Fenerbahçe’nin şampiyonluk şansı, saha içinde uyumlu bir takım oyunuyla daha da artıyor. Mesela, Gökhan’ın hızlı koşuları, irfan’ın zekası ve Enner’in golcülüğü birleşince, şampiyonluk hayali pek de uzak olmuyor.
Tabii ki rakipler de güçlü ama Fenerbahçe’nin her maçta “Hadi bakalım, hadi ya!” diyerek sahaya çıkması, zaten onların formülünü bence!

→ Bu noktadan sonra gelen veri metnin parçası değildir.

--- src/nfh_pkg.sv ---
// package for the nand flash host controller: geometry, command codes,
// timing, operation table and the structs that carry requests and pins.
// assumes a 200 MHz clock and a device answering on 8 or 16 i/o lines.
package nfh_pkg;

    // clock and pin timing; times in ns, counts derived, least times round up
    localparam int CLK_PERIOD_NS     = 5;
    localparam int STROBE_LOW_NS     = 30;
    localparam int STROBE_HIGH_NS    = 20;
    localparam int BUSY_SETTLE_NS    = 100;
    localparam int STROBE_LOW_CYC    =
        (STROBE_LOW_NS + CLK_PERIOD_NS - 1) / CLK_PERIOD_NS;
    localparam int STROBE_HIGH_CYC   =
        (STROBE_HIGH_NS + CLK_PERIOD_NS - 1) / CLK_PERIOD_NS;
    localparam int BUSY_SETTLE_CYC   =
        (BUSY_SETTLE_NS + CLK_PERIOD_NS - 1) / CLK_PERIOD_NS;
    localparam int CNT_W             = 8;

    // array geometry
    localparam int PAGE_BYTES        = 2112;
    localparam int PAGE_WORDS        = 1056;
    localparam int SPARE_COL_X8      = 2048;
    localparam int SPARE_COL_X16     = 1024;
    localparam int PAGE_COUNT        = 65536;
    localparam int BLOCK_COUNT       = 1024;
    localparam int PAGES_PER_BLOCK   = 64;
    localparam int ADDR_BITS_X8      = 28;
    localparam int ADDR_BITS_X16     = 27;
    localparam int COL_W             = 12;
    localparam int ROW_W             = 16;
    localparam int LEN_W             = 12;
    localparam int IO_W              = 16;
    localparam int FIFO_DEPTH        = 4;

    // address cycle layout: two column bytes, then two row bytes
    localparam logic [2:0] ADDR_COL_LO = 3'h0;
    localparam logic [2:0] ADDR_COL_HI = 3'h1;
    localparam logic [2:0] ADDR_ROW_LO = 3'h2;
    localparam logic [2:0] ADDR_ROW_HI = 3'h3;
    localparam logic [2:0] ADDR_END    = 3'h4;
    localparam logic [7:0] COL_HI_MASK_X8  = 8'h0f;
    localparam logic [7:0] COL_HI_MASK_X16 = 8'h07;

    // command codes
    localparam logic [7:0] CMD_READ_SETUP   = 8'h00;
    localparam logic [7:0] CMD_READ_GO      = 8'h30;
    localparam logic [7:0] CMD_READ_COPY_GO = 8'h35;
    localparam logic [7:0] CMD_READ_ID      = 8'h90;
    localparam logic [7:0] CMD_RESET        = 8'hff;
    localparam logic [7:0] CMD_PROG_SETUP   = 8'h80;
    localparam logic [7:0] CMD_PROG_GO      = 8'h10;
    localparam logic [7:0] CMD_CACHE_GO     = 8'h15;
    localparam logic [7:0] CMD_COPY_SETUP   = 8'h85;
    localparam logic [7:0] CMD_ERASE_SETUP  = 8'h60;
    localparam logic [7:0] CMD_ERASE_GO     = 8'hd0;
    localparam logic [7:0] CMD_RAND_OUT     = 8'h05;
    localparam logic [7:0] CMD_RAND_OUT_GO  = 8'he0;
    localparam logic [7:0] CMD_STATUS       = 8'h70;
    localparam logic [7:0] CMD_NONE         = 8'h00;

    // operations the host offers its user
    typedef enum logic [3:0] {
        OP_READ      = 4'h0,
        OP_READ_COPY = 4'h1,
        OP_READ_ID   = 4'h2,
        OP_RESET     = 4'h3,
        OP_PROGRAM   = 4'h4,
        OP_CACHE_PRG = 4'h5,
        OP_COPY_PRG  = 4'h6,
        OP_ERASE     = 4'h7,
        OP_RAND_IN   = 4'h8,
        OP_RAND_OUT  = 4'h9,
        OP_STATUS    = 4'ha,
        OP_AUTO_READ = 4'hb
    } nfhOp_t;

    typedef struct packed {
        nfhOp_t             op;
        logic [COL_W-1:0]   column;
        logic [ROW_W-1:0]   row;
        logic [LEN_W-1:0]   len;
    } nfhReq_t;

    typedef struct packed {
        logic ceN;
        logic cle;
        logic ale;
        logic weN;
        logic readStrobeN;
        logic wpN;
    } nfhPins_t;

    // how one operation walks the bus
    typedef struct packed {
        logic       hasCmd1;
        logic [7:0] cmd1;
        logic [2:0] addrFirst;
        logic [2:0] addrLast;
        logic       hasData;
        logic       dataRead;
        logic       hasCmd2;
        logic [7:0] cmd2;
        logic       waitBusy;
    } nfhOpInfo_t;

    function automatic nfhOpInfo_t nfhDecode(input nfhOp_t op);
        nfhOpInfo_t i;
        i = '{1'b1, CMD_NONE, ADDR_COL_LO, ADDR_END, 1'b0, 1'b0,
              1'b0, CMD_NONE, 1'b1};
        unique case (op)
            OP_READ: begin
                i.cmd1 = CMD_READ_SETUP;
                i.hasCmd2 = 1'b1;
                i.cmd2 = CMD_READ_GO;
                i.hasData = 1'b1;
                i.dataRead = 1'b1;
            end
            OP_READ_COPY: begin
                i.cmd1 = CMD_READ_SETUP;
                i.hasCmd2 = 1'b1;
                i.cmd2 = CMD_READ_COPY_GO;
            end
            OP_READ_ID, OP_STATUS, OP_RESET: begin
                i.cmd1 = (op == OP_READ_ID) ? CMD_READ_ID :
                         (op == OP_STATUS) ? CMD_STATUS : CMD_RESET;
                i.addrFirst = ADDR_END;
                i.hasData = (op != OP_RESET);
                i.dataRead = 1'b1;
            end
            OP_PROGRAM, OP_CACHE_PRG: begin
                i.cmd1 = CMD_PROG_SETUP;
                i.hasData = 1'b1;
                i.hasCmd2 = 1'b1;
                i.cmd2 = (op == OP_PROGRAM) ? CMD_PROG_GO : CMD_CACHE_GO;
            end
            OP_COPY_PRG: begin
                i.cmd1 = CMD_COPY_SETUP;
                i.hasCmd2 = 1'b1;
                i.cmd2 = CMD_PROG_GO;
            end
            OP_ERASE: begin
                i.cmd1 = CMD_ERASE_SETUP;
                i.addrFirst = ADDR_ROW_LO;
                i.hasCmd2 = 1'b1;
                i.cmd2 = CMD_ERASE_GO;
            end
            OP_RAND_IN: begin
                i.cmd1 = CMD_COPY_SETUP;
                i.addrLast = ADDR_ROW_LO;
                i.hasData = 1'b1;
                i.waitBusy = 1'b0;
            end
            OP_RAND_OUT: begin
                i.cmd1 = CMD_RAND_OUT;
                i.addrLast = ADDR_ROW_LO;
                i.hasCmd2 = 1'b1;
                i.cmd2 = CMD_RAND_OUT_GO;
                i.hasData = 1'b1;
                i.dataRead = 1'b1;
            end
            OP_AUTO_READ: begin
                i.hasCmd1 = 1'b0;
                i.addrFirst = ADDR_END;
                i.hasData = 1'b1;
                i.dataRead = 1'b1;
            end
            default: i.hasCmd1 = 1'b0;
        endcase
        return i;
    endfunction

endpackage
<file path="src/tpd_pkg.sv">
package tpd_pkg;
    // ***********************************************************
    // register map (byte addresses)
    // ***********************************************************
    localparam logic [7:0] ADDR_CTL0 = 8'h00;
    localparam logic [7:0] ADDR_CTL1 = 8'h04;
    localparam logic [7:0] ADDR_CHCTL0 = 8'h18;
    localparam logic [7:0] ADDR_CHCTL2 = 8'h20;
    localparam logic [7:0] ADDR_CV0 = 8'h34;
    localparam logic [7:0] ADDR_CV3 = 8'h40;
    localparam logic [7:0] ADDR_PROTECTION_LEVEL = 8'h44;
    localparam logic [7:0] ADDR_DCFG = 8'h48;
    localparam logic [7:0] ADDR_DWIN = 8'h4c;
    localparam logic [7:0] ADDR_XCFG = 8'hfc;
    localparam logic [7:0] ADDR_EVT = 8'h14;
    // ***********************************************************
    // field positions
    // ***********************************************************
    localparam int POS_PRIMARY_OUTPUT_ENABLE = 15;
    localparam int POS_AUTOMATIC_OUTPUT_ENABLE = 14;
    localparam int POS_BREAK_POLARITY = 13;
    localparam int POS_BREAK_ENABLE = 12;
    localparam int POS_ROS = 11;
    localparam int POS_IOS = 10;
    localparam int POS_PROTECTION_LEVEL = 8;
    localparam int POS_BCNT = 8;
    localparam int POS_CLOCK_DIVISION = 8;
    localparam int POS_SKIP = 1;
    localparam int POS_OSEL = 0;
    localparam logic [1:0] LVL_NONE = 2'h0;
    localparam logic [1:0] LVL_1 = 2'h1;
    localparam logic [1:0] LVL_2 = 2'h2;
    localparam logic [4:0] BCNT_MAX = 5'h11;
    localparam logic [31:0] RST_VAL = 32'h0000_0000;
    localparam logic [1:0] RESP_OK = 2'h0;
    localparam logic [1:0] RESP_ERR = 2'h2;
endpackage : tpd_pkg

</file>
<file path="src/tpd_deadtime.sv">
`timescale 1ns/10ps
// dead-time length in timer clocks from field and clock division
module tpd_deadtime
    import tpd_pkg::*;
(
    input wire logic [7:0] field,
    input wire logic [1:0] clock_division,
    output logic [15:0] ticks
);
    logic [11:0] dts;
    // ***********************************************************
    // decode
    // ***********************************************************
    always_comb
    begin
        unique casez (field[7:5])
            3'b0??: dts = {4'h0, field};
            3'b10?: dts = {4'h0, 2'h1, field[5:0]} << 1;
            3'b110: dts = {7'h01, field[4:0]} << 3;
            default: dts = {7'h01, field[4:0]} << 4;
        endcase
        // dead-time clock period is 1, 2 or 4 timer clocks
        unique case (clock_division)
            2'h1: ticks = {3'h0, dts, 1'b0};
            2'h2: ticks = {2'h0, dts, 2'h0};
            default: ticks = {4'h0, dts};
        endcase
    end
endmodule : tpd_deadtime

</file>
<file path="src/tpd_top.sv">
`timescale 1ns/10ps
module tpd_top
    import tpd_pkg::*;
(
    input wire logic clk_sys,
    input wire logic rst,
    input wire logic [7:0] s_axi_awaddr,
    input wire logic s_axi_awvalid,
    output logic s_axi_awready,
    input wire logic [31:0] s_axi_wdata,
    input wire logic [3:0] s_axi_wstrb,
    input wire logic s_axi_wvalid,
    output logic s_axi_wready,
    output logic [1:0] s_axi_bresp,
    output logic s_axi_bvalid,
    input wire logic s_axi_bready,
    input wire logic [7:0] s_axi_araddr,
    input wire logic s_axi_arvalid,
    output logic s_axi_arready,
    output logic [31:0] s_axi_rdata,
    output logic [1:0] s_axi_rresp,
    output logic s_axi_rvalid,
    input wire logic s_axi_rready,
    input wire logic update_event,
    input wire logic fault_in,
    input wire logic [3:0] channel_drive,
    output logic [3:0] channel_output,
    output logic [3:0] channel_comp_output,
    output logic [3:0] output_active,
    output logic [15:0] dead_time_ticks,
    output logic dma_request
);
    // ***********************************************************
    // state
    // ***********************************************************
    logic [31:0] ctl0, ctl1, chctl0, chctl2, protection_level, dcfg, xcfg;
    logic [15:0] cval [4];
    logic protection_level_written, aw_held, w_held, bvalid, rvalid, dma_busy;
    logic [7:0] aw_addr;
    logic [31:0] w_data, rdata;
    logic [1:0] bresp;
    logic [4:0] xfer_idx;
    logic [31:0] next_ctl0, next_ctl1, next_chctl0, next_chctl2, next_protection_level;
    logic [31:0] next_dcfg, next_xcfg, next_rdata;
    logic [15:0] next_cval [4];
    logic next_protection_level_written, next_aw_held, next_w_held, next_bvalid;
    logic next_rvalid, next_dma_busy;
    logic [7:0] next_aw_addr;
    logic [31:0] next_w_data;
    logic [1:0] next_bresp;
    logic [4:0] next_xfer_idx;
    logic do_wr, do_rd, win_wr, win_rd;
    logic [7:0] wr_eff, rd_eff, win_addr;
    logic [1:0] lvl;
    assign lvl = protection_level[POS_PROTECTION_LEVEL+:2];
    // window target: start index words plus transfer index words
    assign win_addr = {1'b0, dcfg[4:0] + xfer_idx, 2'h0};
    assign s_axi_awready = !aw_held && !bvalid;
    assign s_axi_wready = !w_held && !bvalid;
    assign s_axi_arready = !rvalid;
    assign s_axi_bvalid = bvalid;
    assign s_axi_bresp = bresp;
    assign s_axi_rvalid = rvalid;
    assign s_axi_rdata = rdata;
    assign s_axi_rresp = RESP_OK;
    assign dma_request = dma_busy;
    // ***********************************************************
    // write decode and protection
    // ***********************************************************
    always_comb
    begin
        next_aw_held = aw_held;
        next_w_held = w_held;
        next_aw_addr = aw_addr;
        next_w_data = w_data;
        if (s_axi_awvalid && s_axi_awready)
        begin
            next_aw_held = 1'b1;
            next_aw_addr = s_axi_awaddr;
        end
        if (s_axi_wvalid && s_axi_wready)
        begin
            next_w_held = 1'b1;
            next_w_data = s_axi_wdata;
        end
        do_wr = next_aw_held && next_w_held && !bvalid;
        win_wr = do_wr && next_aw_addr == ADDR_DWIN;
        wr_eff = win_wr ? win_addr : next_aw_addr;
        next_ctl0 = ctl0;
        next_ctl1 = ctl1;
        next_chctl0 = chctl0;
        next_chctl2 = chctl2;
        next_protection_level = protection_level;
        next_dcfg = dcfg;
        next_xcfg = xcfg;
        next_cval = cval;
        next_protection_level_written = protection_level_written;
        next_bvalid = bvalid && !s_axi_bready;
        next_bresp = bresp;
        if (do_wr)
        begin
            next_aw_held = 1'b0;
            next_w_held = 1'b0;
            next_bvalid = 1'b1;
            next_bresp = RESP_OK;
            unique case (wr_eff)
                ADDR_CTL0: next_ctl0 = next_w_data & 32'h0000_0300;
                ADDR_CTL1: // isolation bits locked from level 01
                    if (lvl == LVL_NONE) next_ctl1 = next_w_data;
                ADDR_CHCTL0: // compare mode locked at level 11
                    if (lvl != 2'h3) next_chctl0 = next_w_data;
                ADDR_CHCTL2: // polarities locked from level 10
                    if (!lvl[1]) next_chctl2 = next_w_data;
                    else next_chctl2 = (chctl2 & 32'h0000_aaaa)
                        | (next_w_data & 32'h0000_5555);
                ADDR_PROTECTION_LEVEL:
                begin
                    next_protection_level[POS_PRIMARY_OUTPUT_ENABLE] = next_w_data[POS_PRIMARY_OUTPUT_ENABLE];
                    if (lvl == LVL_NONE)
                    begin
                        next_protection_level[7:0] = next_w_data[7:0];
                        next_protection_level[POS_BREAK_ENABLE+:3] =
                            next_w_data[POS_BREAK_ENABLE+:3];
                    end
                    if (!lvl[1])
                        next_protection_level[POS_IOS+:2] =
                            next_w_data[POS_IOS+:2];
                    if (!protection_level_written)
                        next_protection_level[POS_PROTECTION_LEVEL+:2] =
                            next_w_data[POS_PROTECTION_LEVEL+:2];
                    next_protection_level_written = 1'b1;
                end
                ADDR_DCFG:
                begin
                    next_dcfg = next_w_data & 32'h0000_1f1f;
                    if (next_dcfg[POS_BCNT+:5] > BCNT_MAX)
                        next_dcfg[POS_BCNT+:5] = BCNT_MAX;
                end
                ADDR_XCFG: next_xcfg = next_w_data & 32'h0000_0003;
                default:
                    if (wr_eff >= ADDR_CV0 && wr_eff <= ADDR_CV3)
                    begin
                        // equal-value writes skipped on request
                        if (!(xcfg[POS_SKIP] && next_w_data[15:0]
                            == cval[wr_eff[3:2]-2'h1]))
                            next_cval[wr_eff[3:2]-2'h1] =
                                next_w_data[15:0];
                    end
                    else if (wr_eff != ADDR_EVT)
                        next_bresp = RESP_ERR;
            endcase
        end
        // hardware set/clear of primary enable; fault wins
        if (update_event && protection_level[POS_AUTOMATIC_OUTPUT_ENABLE])
            next_protection_level[POS_PRIMARY_OUTPUT_ENABLE] = 1'b1;
        if (fault_in && protection_level[POS_BREAK_ENABLE])
            next_protection_level[POS_PRIMARY_OUTPUT_ENABLE] = 1'b0;
    end
    // ***********************************************************
    // read path and burst index
    // ***********************************************************
    always_comb
    begin
        do_rd = s_axi_arvalid && s_axi_arready;
        win_rd = do_rd && s_axi_araddr == ADDR_DWIN;
        rd_eff = win_rd ? win_addr : s_axi_araddr;
        next_rvalid = (rvalid && !s_axi_rready) || do_rd;
        next_rdata = rdata;
        if (do_rd)
        begin
            unique case (rd_eff)
                ADDR_CTL0: next_rdata = ctl0;
                ADDR_CTL1: next_rdata = ctl1;
                ADDR_CHCTL0: next_rdata = chctl0;
                ADDR_CHCTL2: next_rdata = chctl2;
                ADDR_PROTECTION_LEVEL: next_rdata = protection_level;
                ADDR_DCFG: next_rdata = dcfg;
                ADDR_XCFG: next_rdata = xcfg;
                default:
                    if (rd_eff >= ADDR_CV0 && rd_eff <= ADDR_CV3)
                        next_rdata = {16'h0, cval[rd_eff[3:2]-2'h1]};
                    else
                        next_rdata = RST_VAL;
            endcase
        end
        next_dma_busy = dma_busy;
        next_xfer_idx = xfer_idx;
        // request raised by the update event and held through the burst;
        // the partner moves one word per finished access while it stands
        if (win_wr || win_rd)
        begin
            if (xfer_idx == dcfg[POS_BCNT+:5])
            begin
                next_xfer_idx = 5'h00;
                next_dma_busy = 1'b0;
            end
            else
                next_xfer_idx = xfer_idx + 5'h01;
        end
        else if (update_event && !dma_busy)
            next_dma_busy = 1'b1;
    end
    // ***********************************************************
    // registers
    // ***********************************************************
    always_ff @(posedge clk_sys)
    begin
        if (rst)
        begin
            ctl0 <= RST_VAL;
            ctl1 <= RST_VAL;
            chctl0 <= RST_VAL;
            chctl2 <= RST_VAL;
            protection_level <= RST_VAL;
            dcfg <= RST_VAL;
            xcfg <= RST_VAL;
            cval <= '{default: 16'h0000};
            protection_level_written <= 1'b0;
            aw_held <= 1'b0;
            w_held <= 1'b0;
            aw_addr <= 8'h00;
            w_data <= RST_VAL;
            bvalid <= 1'b0;
            bresp <= RESP_OK;
            rvalid <= 1'b0;
            rdata <= RST_VAL;
            dma_busy <= 1'b0;
            xfer_idx <= 5'h00;
        end
        else
        begin
            ctl0 <= next_ctl0;
            ctl1 <= next_ctl1;
            chctl0 <= next_chctl0;
            chctl2 <= next_chctl2;
            protection_level <= next_protection_level;
            dcfg <= next_dcfg;
            xcfg <= next_xcfg;
            cval <= next_cval;
            protection_level_written <= next_protection_level_written;
            aw_held <= next_aw_held;
            w_held <= next_w_held;
            aw_addr <= next_aw_addr;
            w_data <= next_w_data;
            bvalid <= next_bvalid;
            bresp <= next_bresp;
            rvalid <= next_rvalid;
            rdata <= next_rdata;
            dma_busy <= next_dma_busy;
            xfer_idx <= next_xfer_idx;
        end
    end
    // ***********************************************************
    // output stage
    // ***********************************************************
    logic [3:0] out_q, comp_q, act_q;
    logic outs_on;
    // output select only forces off what a clear idle state already
    // disables, so a set idle state keeps its outputs regardless
    always_comb
    begin
        if (protection_level[POS_PRIMARY_OUTPUT_ENABLE])
            outs_on = protection_level[POS_ROS];
        else
            outs_on = protection_level[POS_IOS];
    end
    always_ff @(posedge clk_sys)
    begin
        if (rst)
        begin
            out_q <= 4'h0;
            comp_q <= 4'h0;
            act_q <= 4'h0;
        end
        else
        begin
            for (int i = 0; i < 4; i++)
            begin
                act_q[i] <= outs_on && (chctl2[4*i] || chctl2[4*i+2]);
                out_q[i] <= outs_on && chctl2[4*i]
                    && (channel_drive[i] ^ chctl2[4*i+1]);
                comp_q[i] <= outs_on && chctl2[4*i+2]
                    && (!channel_drive[i] ^ chctl2[4*i+3]);
            end
        end
    end
    assign channel_output = out_q;
    assign channel_comp_output = comp_q;
    assign output_active = act_q;
    tpd_deadtime u_dt (
        .field(protection_level[7:0]),
        .clock_division(ctl0[POS_CLOCK_DIVISION+:2]),
        .ticks(dead_time_ticks)
    );
endmodule : tpd_top

</file>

Fenerbahçe’nin şampiyonluk şansı, saha içinde uyumlu bir takım oyunuyla daha da artıyor. Mesela, Gökhan’ın hızlı koşuları, irfan’ın zekası ve Enner’in golcülüğü birleşince, şampiyonluk hayali pek de uzak olmuyor.
Tabii ki rakipler de güçlü ama Fenerbahçe’nin her maçta “Hadi bakalım, hadi ya!” diyerek sahaya çıkması, zaten onların formülünü bence!
Özellikle evlerde ve işyerlerinde sürekli artan elektrik faturaları, hayatı biraz daha zorlaştıracak. Enerji maliyetlerinin artması, sadece faturaları etkilemekle kalmayacak, aynı zamanda insanların günlük harcamalarını da zorlaştıracak.
Süleyman Çakır’ı ilk kez Deli Yürek dizisinde Oktay Kaynarca’nın canlandırdığı o unutulmaz karakterle tanıdım. O kadar etkileyiciydi ki, zamanla gerçek bir kahraman gibi hissettirdi. Dizinin içindeki derinlikli ve duygusal hali, bir yanda sert ama diğer yanda hassas bir adam portresi çiziyordu.
O karakterin hayatına ve savaşına duyduğum empati hala aklımda. Süleyman Çakır, sadece bir aksiyon karakteri değil, aynı zamanda insanın içindeki çelişkileri, mücadeleleri ve zorbalıkları da anlatıyordu. Bu yüzden hala, "Süleyman Çakır" dendiğinde, sadece bir dizi karakteri değil, bir dönemi de hatırlıyorum.
O karakterin hayatına ve savaşına duyduğum empati hala aklımda. Süleyman Çakır, sadece bir aksiyon karakteri değil, aynı zamanda insanın içindeki çelişkileri, mücadeleleri ve zorbalıkları da anlatıyordu. Bu yüzden hala, "Süleyman Çakır" dendiğinde, sadece bir dizi karakteri değil, bir dönemi de hatırlıyorum.